Frequently asked questions
Who composed the Allahabad Pillar Inscription and why is it important?
It was composed by Harisena, the court poet of Samudragupta, in classical Sanskrit and Brahmi script, and engraved on a pillar that already carried an edict of Ashoka. It is a prashasti (eulogy) that lists Samudragupta's conquests in a graded scheme, the kings of Aryavarta uprooted, those of Dakshinapatha defeated then reinstated, and is the single most important source for his reign. Aspirants should treat it as panegyric, not neutral history.
Why is the Gupta period called the golden age of ancient India?
Because of a dense concentration of cultural and scientific achievement: classical Sanskrit literature (Kalidasa), the systematisation of dharmashastra, Aryabhata's Aryabhatiya of 499 CE with its work on the decimal place-value system and earth's rotation, refined gold coinage, the rust-resistant Mehrauli iron pillar, Gupta sculpture and temple architecture, and the great university at Nalanda. The label is conventional; it overlooks rigid caste hierarchy and the worsening position of women.
Which Gupta ruler repelled the Hunas and where is it recorded?
Skandagupta (c. 455-467 CE) repulsed the first major wave of Huna (Hephthalite) invasions. His victory is recorded in the Bhitari pillar inscription, while the Junagadh rock inscription records the repair of the Sudarshana Lake under his governor Parnadatta and Parnadatta's son Chakrapalita. The cost of these wars contributed to the debasement of Gupta gold coinage and the empire's decline.
What is the legal-historical significance of the Eran inscription?
The Eran inscription, from the time of Bhanugupta in the early sixth century CE, contains the earliest dated epigraphic record of sati (widow self-immolation) in India, commemorating a wife who ascended her husband's funeral pyre. It is significant because it datably documents a practice that became the target of later colonial and modern Indian legislation, and it illustrates the hardening of women's position in the Gupta social order.
What were agrahara grants and why do they matter?
Agraharas (also brahmadeyas) were villages or land granted to brahmanas, typically recorded on copper plates. Such grants commonly transferred not just the land but fiscal and administrative rights, the right to collect revenue and exclude royal officials, creating self-governing enclaves. Many historians read this transfer of state authority to grantees as the origin of Indian feudalism, which intensified in the post-Gupta period and reshaped the structure of regional polities.
How did Harsha's empire relate to the Chalukyas, and what records that?
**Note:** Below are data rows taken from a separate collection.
This is an optimization exercise on Yosys and OpenROAD, whose aim is small area, a short achievable clock period and few clock cycles, not a production implementation. RTL that was checked went through simulation tests only; none was proved equivalent to the original. Power and IR drop assume default switching activity.

== old ==
// obd_rx
module obd_rx (
    input  wire        clk,
    input  wire        rst,
    input  wire        start,
    input  wire [1:0]  proto,     
    input  wire [7:0]  pid,
    input  wire [7:0]  mode,
    input  wire [7:0]  cap,       
    input  wire [17:0] per,       
    output wire        idle,
    input  wire        e_valid,
    output wire        e_ready,
    input  wire [31:0] e_time,
    input  wire        e_end,     
    output reg         o_valid,
    output reg  [7:0]  o_data,
    output reg         done,
    output reg  [7:0]  status,
    output reg  [7:0]  count,     
    output reg  [6:0]  nbytes,    
    output reg         framing    
);
    localparam [7:0] ST_OK         = 8'h00;
    localparam [7:0] ST_NACK       = 8'h01;
    localparam [7:0] ST_ERR_TIMING = 8'h10;
    localparam [7:0] ST_ERR_SHORT  = 8'h11;
    localparam [7:0] ST_ERR_SID    = 8'h12;
    localparam [7:0] ST_ERR_PID    = 8'h13;
  ...
clock: 10.0 ns
lec_check: 0
abc_area: 1
cap_margin: 20
core_margin: 2
core_utilization: 40
slew_margin: 20
standard.sh (not shown) runs the stock make flow with config.mk's settings and CLKGATE_MAP_FILE= SYNTH_SCRIPT=/design/flow/synth_recipe.tcl, a recipe that flattens the netlist after the stock synthesis.
==> flow/flow/run.sh <==
#!/bin/bash
# Standard layout, with timing repair aiming below the clock period.
export SETUP_SLACK_MARGIN=7.0
bash standard.sh > standard.log 2>&1
The following lists how new was set up differently from old:
==> flow/flow/run.sh <==
#!/bin/bash
# Standard layout, with timing repair aiming below the clock period.
export SETUP_SLACK_MARGIN=6.5
bash standard.sh > standard.log 2>&1
--- outcome ---
Power improves in new relative to old. The higher non-filler instance count after layout of old and new is in old. Per the comparison of new with old, power drawn by the sequential cells did not really move, fraction of power consumed by combinational cells lower, number of CTS-inserted buffers decreased 2.3%, sum of routed wire segments on met1 saw a decrease.
Function was not checked in any run of this note: the RTL went through the layout flow alone.

========
Another version of the RTL of obd_rx (not shown whole).
Size in the first run: about 2100 cells after synthesis, roughly 120 I/O pins, ~20000 µm² of cells after synthesis.
export LEC_CHECK = 0
export CAP_MARGIN = 20
export CORE_MARGIN = 2
export CORE_UTILIZATION = 40
export SLEW_MARGIN = 20
create_clock -name core_clock -period 10.0 [get_ports {clk}]
run.sh (not shown) runs the stock make flow with config.mk's settings and CLKGATE_MAP_FILE= SYNTH_SCRIPT=/design/flow/synth_recipe.tcl, a recipe that flattens the netlist after the stock synthesis.
Stock flow here: none of the scripts above is used.
The starting point completed with no timing, DRC or antenna violations.
Testbench counts at the start, summed over its fixed seeds: cycles 18,116.
Next try:
- ABC_AREA: not set -> 1
Result: Wire length grows by 17%; non-clock buffer count goes down by 1; cell area goes up by 7.1%; register-to-register slack gets better by 1.1 ns; combinational power rose by 14%; sequential share of layout area went down by 2.0 points; via count rose by 20%; global-route usage grows by 1.4 points; setup slack gets better by 1.1 ns; power rose by 4.1%.

========
Another version of the RTL of obd_rx (not shown whole).
For scale: ~23000 µm² of cells after synthesis.
export LEC_CHECK = 0
export ABC_AREA = 1
export CAP_MARGIN = 20
export CORE_MARGIN = 2
export CORE_UTILIZATION = 60
export CTS_BUF_LIST = sky130_fd_sc_hd__clkbuf_8
export SLEW_MARGIN = 20
create_clock -name core_clock -period 10.0 [get_ports {clk}]
standard.sh (not shown) runs the stock make flow with config.mk's settings and CLKGATE_MAP_FILE= SYNTH_SCRIPT=/design/flow/synth_recipe.tcl, a recipe that flattens the netlist after the stock synthesis.
==> flow/flow/run.sh <==
#!/bin/bash
# Standard layout, with timing repair aiming below the clock period and
# small port buffers (the repair upsizes those that need it).
export SETUP_SLACK_MARGIN=6.5
export BUFFER_PORTS_ARGS="-buffer_cell sky130_fd_sc_hd__buf_2"
bash standard.sh > standard.log 2>&1
The baseline completed with no timing, DRC or antenna violations.
Testbench counts at the start, summed over its fixed seeds: cycles 18,436.
Edit:
CTS_BUF_LIST = sky130_fd_sc_hd__clkbuf_16   (was sky130_fd_sc_hd__clkbuf_8)
CTS_CLUSTER_DIAMETER = 80   (was default)
CTS_CLUSTER_SIZE = 30   (was default)
Outcome: Setup slack loses 0.087 ns. Sequential share of layout area increases by 0.28 points. Final cell count decreases by 1.6%. Clock skew decreases by 0.013 ns. Critical path depth decreases by 15. Total power decreases by 5.1%. Synthesized cell count is unchanged. Synthesized area does not change. Wire length is about the same. Non-clock buffer count increases by 13. Cell area decreases by 0.89%.

========
Another version of the RTL of obd_rx (not shown whole).
For scale: ~2800 cells after synthesis, roughly 340 flip-flops, about 120 I/O pins.
Settings: LEC_CHECK=0, ABC_AREA=1, CAP_MARGIN=20, CORE_MARGIN=2, CORE_UTILIZATION=65, CTS_BUF_LIST=sky130_fd_sc_hd__clkbuf_16, CTS_CLUSTER_DIAMETER=80, CTS_CLUSTER_SIZE=30, SLEW_MARGIN=20; clock period 10.0 ns.
Scripts as last shown in full above: flow/flow/run.sh
Testbench counts at the start, summed over its fixed seeds: cycles 18,436.
==> next run, changes <==
- CORE_UTILIZATION: 65 -> 60
- CTS_BUF_LIST: sky130_fd_sc_hd__clkbuf_16 -> sky130_fd_sc_hd__clkbuf_8
- CTS_CLUSTER_DIAMETER: 80 -> not set
- CTS_CLUSTER_SIZE: 30 -> not set
Outcome: The new run went through all stages and came out clean; setup slack improves by 0.031 ns; worst hold slack gains 0.0091 ns; global-route usage drops by 2.3 points; core utilization goes down by 3.8 points.

========
## job 4625
obd_rx, a different RTL version from the one above (not shown whole).
For scale: ~2,700 cells after synthesis, roughly 340 flip-flops, ~120 I/O pins, about 23,000 µm² of cells after synthesis.
Design obd_rx, start of the top module:
module obd_rx (
    input  wire        clk,
    input  wire        rst,
    input  wire        start,
    input  wire [1:0]  proto,     
    input  wire [7:0]  pid,
    input  wire [7:0]  mode,
    input  wire [7:0]  cap,       
    input  wire [17:0] per,       
    output wire        idle,
    input  wire        e_valid,
    output wire        e_ready,
    input  wire [31:0] e_time,
    input  wire        e_end,     
    output reg         o_valid,
    output reg  [7:0]  o_data,
    output reg         done,
    output reg  [7:0]  status,
    output reg  [7:0]  count,     
    output reg  [6:0]  nbytes,    
    output reg         framing    
);
==> flow/config.mk <==
export PLATFORM = sky130hd
export DESIGN_NAME = obd_rx
export DESIGN_NICKNAME = obd_rx
export VERILOG_FILES = /design/flow/design.v
export SDC_FILE = /design/flow/constraint.sdc
export NUM_CORES = 4
export LEC_CHECK = 0
export ABC_AREA = 1
export CAP_MARGIN = 20
export CORE_MARGIN = 2
export CORE_UTILIZATION = 60
export CTS_BUF_LIST = sky130_fd_sc_hd__clkbuf_8
export SLEW_MARGIN = 20
==> flow/constraint.sdc <==
create_clock -name core_clock -period 10.0 [get_ports {clk}]
set_input_delay 2.0000 -clock core_clock [delete_from_list [all_inputs] [get_ports {clk}]]
set_output_delay 2.0000 -clock core_clock [all_outputs]
set_load 0.01 [all_outputs]
==> flow/flow/run.sh <==
#!/bin/bash
# Standard layout, with timing repair aiming below the clock period and
# small port buffers (the repair upsizes those that need it).
export SETUP_SLACK_MARGIN=6.8
export BUFFER_PORTS_ARGS="-buffer_cell sky130_fd_sc_hd__buf_2"
bash standard.sh > standard.log 2>&1
Testbench counts of job 4625, summed over its fixed seeds: cycles 18,436.
Setup changes, job 4625 to job 9403
-- flow/flow/run.sh --
<<< job 4625, line 4
export SETUP_SLACK_MARGIN=6.8
>>> job 9403, line 4
export SETUP_SLACK_MARGIN=6.3
Findings:
- Of the two values seen for capturing element of the worst setup path, th9[18] was produced by job 9403 and h9[20] by job 4625.
- The run showing the greater setup slack is job 4625.
- Compare job 4625 and job 9403 | post-route cell area lower: job 9403
- Job 9403 against job 4625; TritonCTS buffer count is down slightly.
Edits applied to the flow inputs when going from job 9403 to job 2322:
-- flow/flow/run.sh --
<<< job 9403, line 4
export SETUP_SLACK_MARGIN=6.3
>>> job 2322, line 4
export SETUP_SLACK_MARGIN=6.6
Notes after the runs:
First-pass GRT wire length (job 2322 / job 9403): 1.05. Looking at job 2322 and job 9403, the cell count after placement is a wash. Group with the largest share of power = sequential cells: job 9403; group with the largest share of power = combinational cells: job 2322. Going from job 9403 to job 2322, pre-CTS setup slack up 0.039 ns; unique cell type count in the Yosys netlist held. The cell area of job 2322 is higher than that of job 9403. Job 2322 vs. job 9403: clock buffer instance count of the final layout now sits higher, final-layout non-clock buffer area share picked up an extra 1.2 points.
[inputs] job 1754 vs job 2322
-- flow/flow/run.sh --
<<< job 2322, line 4
export SETUP_SLACK_MARGIN=6.6
>>> job 1754, line 4
export SETUP_SLACK_MARGIN=6.5
[summary]
- Non-clock buffer total of the final layout was higher in job 2322 than in job 1754.
- Job 1754 ends up with a amount of wire on met3 after detailed routing that is 17% higher than in job 2322.
- Fmax: job 1754 worse than job 2322
- Job 2322 -> job 1754: instance count after placement with tap cells included flat
- The layout overhead on the synthesized area of job 1754 falls short of that of job 2322 by 3.1 points.
- Comparing job 2322 and job 1754, critical path depth is higher on job 2322.
- Going from job 2322 to job 1754, via count of the first global-routing pass rose 172; hold buffer count at cts essentially unchanged; via count lost 351.

========
xenon:
Another version of the RTL of obd_rx (not shown whole).
Size in the first run: roughly 370 flip-flops, roughly 22000 sq um of cells after synthesis.
Settings: LEC_CHECK=0, ABC_AREA=1, CAP_MARGIN=20, CORE_MARGIN=2, CORE_UTILIZATION=70, CTS_BUF_LIST=sky130_fd_sc_hd__clkbuf_16, CTS_CLUSTER_DIAMETER=80, CTS_CLUSTER_SIZE=30, SLEW_MARGIN=20; clock period 10.0 ns.
==> flow/flow/run.sh <==
#!/bin/bash
# Standard layout, with timing repair aiming below the clock period and
# small port buffers (the repair upsizes those that need it).
export SETUP_SLACK_MARGIN=6.5
export BUFFER_PORTS_ARGS="-buffer_cell sky130_fd_sc_hd__buf_2"
bash standard.sh > standard.log 2>&1
#### Input delta (fjord over xenon)
# xenon
export LEC_CHECK = 0
export ABC_AREA = 1
export CAP_MARGIN = 20
export CORE_MARGIN = 2
export CORE_UTILIZATION = 70
export CTS_BUF_LIST = sky130_fd_sc_hd__clkbuf_16
export CTS_CLUSTER_DIAMETER = 80
export CTS_CLUSTER_SIZE = 30
export SLEW_MARGIN = 20
create_clock -name core_clock -period 10.0 [get_ports {clk}]
# fjord
export LEC_CHECK = 0
export ABC_AREA = 1
export CAP_MARGIN = 20
export CORE_MARGIN = 2
export CORE_UTILIZATION = 60
export CTS_BUF_LIST = sky130_fd_sc_hd__clkbuf_8
export SLEW_MARGIN = 20
create_clock -name core_clock -period 10.0 [get_ports {clk}]
[summary]
The flow did not stop early for fjord: all stages ran, and the layout cleared the timing, design-rule and antenna checks. Comparing area overhead of the layout relative to synthesis for fjord and xenon, the bigger number came from fjord. fjord: fraction of layout cells with a size suffix above 1 is 1.3 points higher than what xenon reported. The final reports for fjord and xenon show share of the final layout cell area in sequential cells lower in the former. fjord does better than xenon on final setup slack of the worst path. Between fjord and xenon, worst clock skew on the final layout is lower for xenon, fjord comes in above that. Share of the cycle needed by the critical path after routing is higher on xenon. fjord against xenon: design area now sits higher, final cell utilization of the core now sits lower.
No functional check of the RTL was part of any run of this note.

static timing again, ports no longer ideal:
In the flow no input, the clock included, has a driving cell. The finished layouts below were timed again as built, in two steps. Step 1 assumes that a clkbuf_16 drives the clock port and a buf_2 every other input. Step 2 times the ports against the registers' clock, not the clock port: input delays grow and output delays shrink by t, the midpoint of the rising clock arrivals with the driver on. Three values: no drivers, after step 1, after step 2; two values: the first two.
run	t, ns	setup WS [ns]	worst setup path after step 2	pins driven straight from the clock port
old	0.639	6.226 / 6.258 / 5.618	input to register	1
new	0.622	6.166 / 6.177 / 5.555	input to register	1
the first run of note 2	0.604	3.587 / 3.587 / 3.587	register to register	1
the second run of note 2	0.609	4.647 / 4.647 / 4.647	register to register	1
the first run of note 3	0.702	6.574 / 6.574 / 5.882	input to register	1
the second run of note 3	0.618	6.488 / 6.494 / 5.876	input to register	1
the first run of note 4	0.583	6.519 / 6.542 / 5.960	input to register	1
the second run of note 4	0.703	6.550 / 6.580 / 5.878	input to register	1
job 4625	0.704	6.698 / 6.698 / 6.027	input to register	1
job 9403	0.715	6.369 / 6.403 / 5.688	input to register	1
job 2322	0.718	6.608 / 6.608 / 5.929	input to register	1
job 1754	0.716	6.514 / 6.543 / 5.827	input to register	1
xenon	0.603	6.471 / 6.493 / 5.891	input to register	1
fjord	0.675	6.565 / 6.581 / 5.906	input to register	1
After both steps every run listed still meets setup and hold. The setup slack of the first run of note 3, which loses most, moves by 0.000 ns with the drivers and by -0.692 ns with both steps.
Harshavardhana of Kanauj (r. c. 606-647 CE) was checked in the south by the Chalukya king Pulakeshin II, who defeated him on the banks of the Narmada, fixing that river as their boundary. This is recorded in the Aihole inscription (634-635 CE), a Sanskrit prashasti by the Jain poet Ravikirti, which also contains the earliest firmly datable reference to the poet Kalidasa. Harsha's reign is otherwise known from Banabhatta's Harshacharita and the account of Hiuen Tsang.